The solution to the equation

\begin{equation} \int d^3k \; e^{i\mathbf{k}.\mathbf{x}}(k^2-m^2)\phi(\mathbf{k})=0 \end{equation}

(which appears in the Klein-Gordon equation solving) is said to be

\begin{equation} \phi(\mathbf{k})=j(\mathbf{k})\delta(k^2-m^2). \end{equation}

It is easy to see that the arbitrarity of $\textbf{x}$ obligates the overall coefficient of the exponential to be identically zero and that this solution meets this requirement.

My question is: why a $\delta$-function? Whouldn't any Kronecker-type (defined in a continuous set) with some finite coefficient do the trick? Is the arbitrarity of $j$ enough to make the $\delta$ factor to make this the most general solution?

I'm pretty sure my doubt comes from poor formal understanding of distributions, which causes me to not be confortable with just throwing delta functions everywhere (despite this being what life looks like in QFT).

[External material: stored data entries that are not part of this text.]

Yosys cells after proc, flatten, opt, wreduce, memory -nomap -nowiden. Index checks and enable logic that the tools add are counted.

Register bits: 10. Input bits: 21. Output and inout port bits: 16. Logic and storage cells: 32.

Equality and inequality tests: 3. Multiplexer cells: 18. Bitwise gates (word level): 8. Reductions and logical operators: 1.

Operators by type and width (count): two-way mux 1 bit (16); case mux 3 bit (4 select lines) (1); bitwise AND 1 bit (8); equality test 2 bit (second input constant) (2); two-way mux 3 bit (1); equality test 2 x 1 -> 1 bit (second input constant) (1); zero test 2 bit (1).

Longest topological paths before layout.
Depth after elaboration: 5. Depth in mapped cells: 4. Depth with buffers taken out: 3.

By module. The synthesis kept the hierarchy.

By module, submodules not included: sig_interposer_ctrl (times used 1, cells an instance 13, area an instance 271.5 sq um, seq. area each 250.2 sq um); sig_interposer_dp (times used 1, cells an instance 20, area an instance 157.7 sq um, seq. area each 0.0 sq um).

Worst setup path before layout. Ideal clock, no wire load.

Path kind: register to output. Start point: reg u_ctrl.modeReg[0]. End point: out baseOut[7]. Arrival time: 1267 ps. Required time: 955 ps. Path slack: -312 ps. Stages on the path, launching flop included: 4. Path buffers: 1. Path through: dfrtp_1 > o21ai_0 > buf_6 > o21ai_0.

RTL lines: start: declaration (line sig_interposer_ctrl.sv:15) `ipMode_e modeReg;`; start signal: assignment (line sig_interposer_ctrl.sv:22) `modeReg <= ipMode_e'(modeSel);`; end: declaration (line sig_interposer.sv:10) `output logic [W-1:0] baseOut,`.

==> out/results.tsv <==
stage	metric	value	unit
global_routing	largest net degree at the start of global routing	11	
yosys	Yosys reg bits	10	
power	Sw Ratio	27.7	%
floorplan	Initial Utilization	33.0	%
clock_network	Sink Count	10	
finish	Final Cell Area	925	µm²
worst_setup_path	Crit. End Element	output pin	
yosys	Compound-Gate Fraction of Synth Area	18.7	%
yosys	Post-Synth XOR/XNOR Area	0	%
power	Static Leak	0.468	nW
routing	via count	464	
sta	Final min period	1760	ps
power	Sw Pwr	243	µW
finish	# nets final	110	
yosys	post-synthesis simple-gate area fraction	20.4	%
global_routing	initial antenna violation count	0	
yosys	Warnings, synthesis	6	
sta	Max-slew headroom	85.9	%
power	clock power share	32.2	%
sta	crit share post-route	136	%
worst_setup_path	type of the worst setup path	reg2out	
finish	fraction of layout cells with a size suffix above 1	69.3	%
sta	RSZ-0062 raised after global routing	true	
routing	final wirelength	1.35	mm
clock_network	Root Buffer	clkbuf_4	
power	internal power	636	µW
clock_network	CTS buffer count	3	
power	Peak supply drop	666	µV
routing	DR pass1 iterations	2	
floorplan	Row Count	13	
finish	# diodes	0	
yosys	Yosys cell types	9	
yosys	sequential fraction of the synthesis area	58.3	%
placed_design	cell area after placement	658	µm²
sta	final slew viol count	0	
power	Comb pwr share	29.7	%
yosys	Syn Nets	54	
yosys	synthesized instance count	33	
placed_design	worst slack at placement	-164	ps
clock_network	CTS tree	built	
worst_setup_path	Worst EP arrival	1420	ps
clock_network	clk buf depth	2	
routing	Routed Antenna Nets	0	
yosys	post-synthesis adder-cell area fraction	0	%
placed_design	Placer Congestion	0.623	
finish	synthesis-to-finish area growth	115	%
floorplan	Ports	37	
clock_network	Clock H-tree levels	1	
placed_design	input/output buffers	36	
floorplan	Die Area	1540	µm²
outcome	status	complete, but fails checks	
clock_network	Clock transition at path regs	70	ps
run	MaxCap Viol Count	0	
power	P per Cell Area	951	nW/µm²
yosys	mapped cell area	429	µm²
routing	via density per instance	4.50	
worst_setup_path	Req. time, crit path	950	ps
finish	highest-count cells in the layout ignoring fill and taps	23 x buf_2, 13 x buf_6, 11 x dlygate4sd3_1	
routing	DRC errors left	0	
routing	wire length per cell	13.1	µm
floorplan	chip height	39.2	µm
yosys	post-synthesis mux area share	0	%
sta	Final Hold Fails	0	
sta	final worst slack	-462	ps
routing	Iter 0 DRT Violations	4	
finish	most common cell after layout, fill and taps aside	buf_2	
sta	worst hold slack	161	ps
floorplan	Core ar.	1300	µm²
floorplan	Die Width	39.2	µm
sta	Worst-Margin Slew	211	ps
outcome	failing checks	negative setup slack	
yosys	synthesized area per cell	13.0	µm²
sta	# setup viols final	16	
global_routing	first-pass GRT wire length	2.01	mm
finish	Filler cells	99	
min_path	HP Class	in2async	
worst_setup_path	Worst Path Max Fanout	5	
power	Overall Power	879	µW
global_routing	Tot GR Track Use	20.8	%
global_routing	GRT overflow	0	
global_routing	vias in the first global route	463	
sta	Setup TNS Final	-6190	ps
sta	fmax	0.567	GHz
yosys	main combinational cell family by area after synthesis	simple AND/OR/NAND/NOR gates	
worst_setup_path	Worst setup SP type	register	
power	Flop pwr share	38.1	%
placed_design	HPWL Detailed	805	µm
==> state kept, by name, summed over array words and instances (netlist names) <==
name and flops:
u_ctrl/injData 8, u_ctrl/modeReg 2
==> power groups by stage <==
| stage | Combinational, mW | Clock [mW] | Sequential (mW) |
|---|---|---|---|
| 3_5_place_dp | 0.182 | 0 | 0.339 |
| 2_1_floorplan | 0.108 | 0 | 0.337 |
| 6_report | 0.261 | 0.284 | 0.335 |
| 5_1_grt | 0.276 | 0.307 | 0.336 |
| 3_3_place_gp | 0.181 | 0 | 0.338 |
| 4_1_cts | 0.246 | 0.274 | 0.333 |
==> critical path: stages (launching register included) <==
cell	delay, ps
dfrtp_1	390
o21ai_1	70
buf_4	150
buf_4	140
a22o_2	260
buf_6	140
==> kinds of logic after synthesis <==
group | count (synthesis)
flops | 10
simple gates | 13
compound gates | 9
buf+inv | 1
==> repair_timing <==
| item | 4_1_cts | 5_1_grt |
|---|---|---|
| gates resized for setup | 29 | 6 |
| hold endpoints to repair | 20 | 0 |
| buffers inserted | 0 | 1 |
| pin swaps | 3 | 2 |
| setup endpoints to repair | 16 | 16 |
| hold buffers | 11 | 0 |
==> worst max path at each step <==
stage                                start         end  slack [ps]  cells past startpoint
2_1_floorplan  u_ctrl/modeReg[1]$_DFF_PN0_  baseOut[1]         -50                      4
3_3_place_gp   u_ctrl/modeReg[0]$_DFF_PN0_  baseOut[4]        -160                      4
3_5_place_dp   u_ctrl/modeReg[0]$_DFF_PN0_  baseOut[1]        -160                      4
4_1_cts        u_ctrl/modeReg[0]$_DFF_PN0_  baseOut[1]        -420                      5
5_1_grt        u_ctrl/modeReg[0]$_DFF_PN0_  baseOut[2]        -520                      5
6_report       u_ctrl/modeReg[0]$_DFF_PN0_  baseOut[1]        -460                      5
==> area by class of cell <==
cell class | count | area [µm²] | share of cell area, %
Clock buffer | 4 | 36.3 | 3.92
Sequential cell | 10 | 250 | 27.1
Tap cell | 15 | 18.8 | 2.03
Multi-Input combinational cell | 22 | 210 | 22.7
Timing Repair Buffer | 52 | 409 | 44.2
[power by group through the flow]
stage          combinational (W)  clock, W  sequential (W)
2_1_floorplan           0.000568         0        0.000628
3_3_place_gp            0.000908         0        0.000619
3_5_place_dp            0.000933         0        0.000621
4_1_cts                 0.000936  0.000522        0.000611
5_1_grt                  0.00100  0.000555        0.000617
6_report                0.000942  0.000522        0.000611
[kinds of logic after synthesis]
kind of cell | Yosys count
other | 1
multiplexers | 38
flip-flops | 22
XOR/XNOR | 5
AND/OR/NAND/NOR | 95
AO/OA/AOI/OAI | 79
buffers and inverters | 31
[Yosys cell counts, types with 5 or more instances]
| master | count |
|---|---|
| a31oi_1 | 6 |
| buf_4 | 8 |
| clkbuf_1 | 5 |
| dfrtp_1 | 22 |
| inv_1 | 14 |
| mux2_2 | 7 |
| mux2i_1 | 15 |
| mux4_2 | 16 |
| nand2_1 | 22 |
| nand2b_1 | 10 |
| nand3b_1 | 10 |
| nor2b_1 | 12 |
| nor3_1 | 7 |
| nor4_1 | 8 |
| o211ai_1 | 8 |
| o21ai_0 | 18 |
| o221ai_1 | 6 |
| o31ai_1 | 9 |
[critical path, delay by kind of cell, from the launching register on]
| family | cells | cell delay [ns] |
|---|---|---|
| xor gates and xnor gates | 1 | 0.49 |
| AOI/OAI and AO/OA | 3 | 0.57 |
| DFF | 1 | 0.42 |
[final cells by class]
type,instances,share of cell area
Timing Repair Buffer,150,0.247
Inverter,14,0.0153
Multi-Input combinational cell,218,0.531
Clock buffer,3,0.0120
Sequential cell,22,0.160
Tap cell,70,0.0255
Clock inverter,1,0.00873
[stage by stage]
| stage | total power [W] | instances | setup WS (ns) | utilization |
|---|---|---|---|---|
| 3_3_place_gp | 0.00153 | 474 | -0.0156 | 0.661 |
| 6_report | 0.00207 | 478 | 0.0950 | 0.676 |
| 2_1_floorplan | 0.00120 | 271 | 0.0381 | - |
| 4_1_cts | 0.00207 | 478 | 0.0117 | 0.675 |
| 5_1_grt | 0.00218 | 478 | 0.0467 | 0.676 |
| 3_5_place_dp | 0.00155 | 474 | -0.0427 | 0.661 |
### src/rtl/burst_pkg.sv
package burst_pkg;

   // width of the window for each length code; code 3 means the full page
   function automatic int unsigned win_bytes(input logic [1:0] code, input int unsigned col_w);
      case (code)
         2'd0:    win_bytes = 16;
         2'd1:    win_bytes = 32;
         2'd2:    win_bytes = 64;
         default: win_bytes = 1 << col_w;
      endcase
   endfunction

   typedef struct packed {
      logic [1:0] len;
      logic       hyb;
      logic       lin;
      logic       rd;
      logic       xen;
   } burst_mode_t;

endpackage

### src/rtl/burst_col_step.sv
module burst_col_step #(
   parameter int COL_W = 10
) (
   input  logic [COL_W-1:0] col_i,
   input  logic [COL_W-1:0] first_i,
   input  logic [1:0]       len_i,
   input  logic             hyb_i,
   input  logic             lin_i,
   input  logic             done_i,
   output logic [COL_W-1:0] nxt_o,
   output logic             set_done_o,
   output logic             page_end_o
);
   localparam logic [COL_W-1:0] PAGE_LAST = '1;

   logic [COL_W-1:0] mask_tab [4];
   logic [COL_W-1:0] mask, base, inc, wrapn, jump;
   logic             full;

   for (genvar k = 0; k < 4; k++) begin : g_mask
      if (k == 3) begin : g_page
         assign mask_tab[k] = '1;
      end else begin : g_win
         assign mask_tab[k] = COL_W'((16 << k) - 1);
      end
   end

   assign full  = lin_i | (len_i == 2'd3);
   assign mask  = full ? '1 : mask_tab[len_i];
   assign base  = col_i & ~mask;
   assign inc   = col_i + COL_W'(2);
   assign wrapn = base | (inc & mask);
   assign jump  = base + mask + COL_W'(1);

   always_comb begin
      set_done_o = 1'b0;
      if (full || (hyb_i && done_i)) begin
         nxt_o = inc;
      end else if (hyb_i && (wrapn == first_i)) begin
         nxt_o      = jump;
         set_done_o = 1'b1;
      end else begin
         nxt_o = wrapn;
      end
   end

   assign page_end_o = (col_i == (PAGE_LAST - COL_W'(1)));
endmodule

### src/rtl/burst_cross_wait.sv
module burst_cross_wait #(
   parameter int WAIT_CYC = 4
) (
   input  logic clk,
   input  logic rst_n,
   input  logic clear_i,
   input  logic start_i,
   output logic busy_o,
   output logic done_o
);
   localparam int CW = $clog2(WAIT_CYC + 1);

   logic [CW-1:0] cnt_q;

   always_ff @(posedge clk or negedge rst_n) begin
      if (!rst_n)               cnt_q <= '0;
      else if (clear_i)         cnt_q <= '0;
      else if (start_i)         cnt_q <= CW'(WAIT_CYC);
      else if (cnt_q != '0)     cnt_q <= cnt_q - CW'(1);
   end

   assign busy_o = (cnt_q != '0);
   assign done_o = (cnt_q == CW'(1));

   assert_wait_len_R8: assert property (@(posedge clk) disable iff (!rst_n)
      (start_i && !clear_i) |=> (cnt_q == CW'(WAIT_CYC)));
endmodule

### src/rtl/burst_addr_seq.sv
module burst_addr_seq #(
   parameter int ROW_W    = 13,
   parameter int COL_W    = 10,
   parameter int WAIT_CYC = 4
) (
   input  logic                   clk,
   input  logic                   rst_n,
   input  logic                   load_i,
   input  logic [ROW_W+COL_W-1:0] start_addr_i,
   input  logic [1:0]             len_code_i,
   input  logic                   hybrid_i,
   input  logic                   linear_i,
   input  logic                   read_i,
   input  logic                   cross_en_i,
   input  logic                   advance_i,
   output logic [ROW_W+COL_W-1:0] addr_lo_o,
   output logic [ROW_W+COL_W-1:0] addr_hi_o,
   output logic                   valid_o,
   output logic                   cross_wait_o
);
   import burst_pkg::*;

   localparam int ADDR_W = ROW_W + COL_W;

   if (COL_W < 7)    begin : g_bad_col  $error("COL_W must hold a 64-byte window"); end
   if (ROW_W < 1)    begin : g_bad_row  $error("ROW_W must be at least 1"); end
   if (WAIT_CYC < 1) begin : g_bad_wait $error("WAIT_CYC must be at least 1"); end

   logic [ROW_W-1:0] row_q;
   logic [COL_W-1:0] col_q, first_q, nxt_col;
   logic             done_q, valid_q, set_done, page_end;
   burst_mode_t      mode_q;
   logic             cross_req, wbusy, wdone, step;

   burst_col_step #(.COL_W(COL_W)) u_step (
      .col_i      (col_q),
      .first_i    (first_q),
      .len_i      (mode_q.len),
      .hyb_i      (mode_q.hyb),
      .lin_i      (mode_q.lin),
      .done_i     (done_q),
      .nxt_o      (nxt_col),
      .set_done_o (set_done),
      .page_end_o (page_end)
   );

   assign step      = valid_q & advance_i & ~load_i;
   assign cross_req = step & page_end & mode_q.lin & mode_q.rd & mode_q.xen;

   burst_cross_wait #(.WAIT_CYC(WAIT_CYC)) u_wait (
      .clk     (clk),
      .rst_n   (rst_n),
      .clear_i (load_i),
      .start_i (cross_req),
      .busy_o  (wbusy),
      .done_o  (wdone)
   );

   always_ff @(posedge clk or negedge rst_n) begin
      if (!rst_n) begin
         row_q   <= '0;
         col_q   <= '0;
         first_q <= '0;
         done_q  <= 1'b0;
         valid_q <= 1'b0;
         mode_q  <= '0;
      end else if (load_i) begin
         row_q   <= start_addr_i[ADDR_W-1:COL_W];
         col_q   <= {start_addr_i[COL_W-1:1], 1'b0};
         first_q <= {start_addr_i[COL_W-1:1], 1'b0};
         done_q  <= 1'b0;
         valid_q <= 1'b1;
         mode_q  <= '{len: len_code_i, hyb: hybrid_i, lin: linear_i,
                      rd: read_i, xen: cross_en_i};
      end else if (wdone) begin
         row_q   <= row_q + ROW_W'(1);
         col_q   <= '0;
         valid_q <= 1'b1;
      end else if (cross_req) begin
         valid_q <= 1'b0;
      end else if (step) begin
         col_q  <= nxt_col;
         done_q <= done_q | set_done;
      end
   end

   assign addr_lo_o    = {row_q, col_q};
   assign addr_hi_o    = {row_q, col_q[COL_W-1:1], 1'b1};
   assign valid_o      = valid_q;
   assign cross_wait_o = wbusy;

   assert_load_R1: assert property (@(posedge clk) disable iff (!rst_n)
      load_i |=> (valid_o && addr_lo_o == {$past(start_addr_i[ADDR_W-1:1]), 1'b0}));

   assert_hold_R2: assert property (@(posedge clk) disable iff (!rst_n)
      (valid_o && !advance_i && !load_i) |=> ($stable(addr_lo_o) && valid_o));

   assert_window_R3: assert property (@(posedge clk) disable iff (!rst_n)
      (step && !mode_q.lin && !mode_q.hyb && mode_q.len != 2'd3) |=>
      ((col_q >> $clog2(win_bytes(mode_q.len, COL_W))) ==
       ($past(col_q) >> $clog2(win_bytes(mode_q.len, COL_W)))));

   assert_cross_target_R7: assert property (@(posedge clk) disable iff (!rst_n)
      (wdone && !load_i) |=> (valid_o && col_q == '0 && row_q == $past(row_q) + ROW_W'(1)));

   assert_wait_invalid_R8: assert property (@(posedge clk) disable iff (!rst_n)
      wbusy |-> !valid_o);

   assert_write_row_R9: assert property (@(posedge clk) disable iff (!rst_n)
      (!mode_q.rd && !load_i) |=> $stable(row_q));
endmodule
File: src/rtl/e1pm_pkg.sv
package e1pm_pkg;
  localparam int N_CNT = 4;
  localparam int N_SRC = 8;
  localparam int VEC_W = 8;

  function automatic logic [VEC_W-1:0] src_code(input int idx);
    case (idx)
      0: src_code = 8'h10;
      1: src_code = 8'h20;
      2: src_code = 8'h01;
      3: src_code = 8'h02;
      4: src_code = 8'h04;
      5: src_code = 8'h08;
      6: src_code = 8'h40;
      default: src_code = 8'h80;
    endcase
  endfunction
endpackage

File: src/rtl/e1pm_err_cnt.sv
module e1pm_err_cnt #(
  parameter int W = 8
) (
  input  logic         clk,
  input  logic         rst,
  input  logic         evt_i,
  input  logic         ld_i,
  input  logic [W-1:0] ld_val_i,
  output logic [W-1:0] cnt_o,
  output logic         tog_o,
  output logic         wrap_o
);
  logic [W-1:0] cnt_q, cnt_n;

  always_comb begin
    cnt_n = cnt_q;
    if (ld_i)       cnt_n = ld_val_i;
    else if (evt_i) cnt_n = cnt_q + 1'b1;
  end

  assign tog_o  = cnt_n[0] ^ cnt_q[0];
  assign wrap_o = evt_i & ~ld_i & (&cnt_q);

  always_ff @(posedge clk) begin
    if (rst) cnt_q <= '0;
    else     cnt_q <= cnt_n;
  end

  assign cnt_o = cnt_q;
endmodule

File: src/rtl/e1pm_irq_ctrl.sv
module e1pm_irq_ctrl
  import e1pm_pkg::*;
(
  input  logic             clk,
  input  logic             rst,
  input  logic [N_SRC-1:0] set_i,
  input  logic [N_SRC-1:0] mask_i,
  input  logic             susp_i,
  input  logic             clr_i,
  output logic             irq_o,
  output logic [VEC_W-1:0] vec_o
);
  logic [N_SRC-1:0] pend_q, vis, sel_n, sel_q;
  logic [VEC_W-1:0] vec_n;

  assign vis   = pend_q & ~mask_i & {N_SRC{~susp_i}};
  assign sel_n = vis & (~vis + 1'b1);

  always_comb begin
    vec_n = '0;
    for (int i = 0; i < N_SRC; i++)
      if (sel_n[i]) vec_n = vec_n | src_code(i);
  end

  always_ff @(posedge clk) begin
    if (rst) begin
      pend_q <= '0;
      sel_q  <= '0;
      vec_o  <= '0;
      irq_o  <= 1'b0;
    end else begin
      pend_q <= (pend_q & ~(clr_i ? sel_q : '0)) | set_i;
      sel_q  <= sel_n;
      vec_o  <= vec_n;
      irq_o  <= |vis;
    end
  end
endmodule
File: src/rtl/tracktab_pkg.sv
package tracktab_pkg;
    parameter int LANES        = 4;
    parameter int DEPTH        = 2;
    parameter int OLD_ID_W     = 4;
    parameter int NEW_IDS      = 4;
    parameter int ADDR_W       = 16;
    parameter int SIZE_W       = 2;
    parameter int WORD_LOG     = 2;
    parameter int MAX_COAL_LOG = 4;

    localparam int SLOTS     = LANES * DEPTH;
    localparam int NEW_ID_W  = (NEW_IDS > 1) ? $clog2(NEW_IDS) : 1;
    localparam int WORD_BITS = 8 << WORD_LOG;
    localparam int BEAT_BITS = 8 << MAX_COAL_LOG;
    localparam int OFF_W     = MAX_COAL_LOG - WORD_LOG;

    typedef struct packed {
        logic                vld;
        logic [OLD_ID_W-1:0] old_id;
        logic [OFF_W-1:0]    off;
        logic [SIZE_W-1:0]   lsize;
        logic                op;
    } slot_t;

    typedef struct packed {
        logic                live;
        logic [NEW_ID_W-1:0] id;
        slot_t [SLOTS-1:0]   slots;
    } entry_t;

    // word index of an address inside one wide beat
    function automatic logic [OFF_W-1:0] word_offset(input logic [ADDR_W-1:0] addr);
        logic [ADDR_W-1:0] inbeat;
        inbeat = addr & ADDR_W'((1 << MAX_COAL_LOG) - 1);
        return OFF_W'(inbeat >> WORD_LOG);
    endfunction

    // pick one word of the beat and keep only the requested bytes
    function automatic logic [WORD_BITS-1:0] cut_chunk(
        input logic [BEAT_BITS-1:0] beat,
        input logic [OFF_W-1:0]     off,
        input logic [SIZE_W-1:0]    lsize
    );
        logic [WORD_BITS-1:0] word;
        logic [WORD_BITS-1:0] keep;
        word = beat[int'(off) * WORD_BITS +: WORD_BITS];
        if (int'(lsize) >= WORD_LOG)
            keep = '1;
        else
            keep = (WORD_BITS'(1) << (8 << lsize)) - WORD_BITS'(1);
        return word & keep;
    endfunction
endpackage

By "Kronecker-type (defined in a continuous set)" I assume you mean a function defined as $$ \kappa(x) = \left\{ \begin{array}{c} 1~{\rm for}~x=0 \\ 0~{\rm elsewhere} \end{array} \right. $$ Such a function is of measure zero. In other words, if the solution is defined in terms of such a function and everything else in the definition is finite, then it would be a zero energy function.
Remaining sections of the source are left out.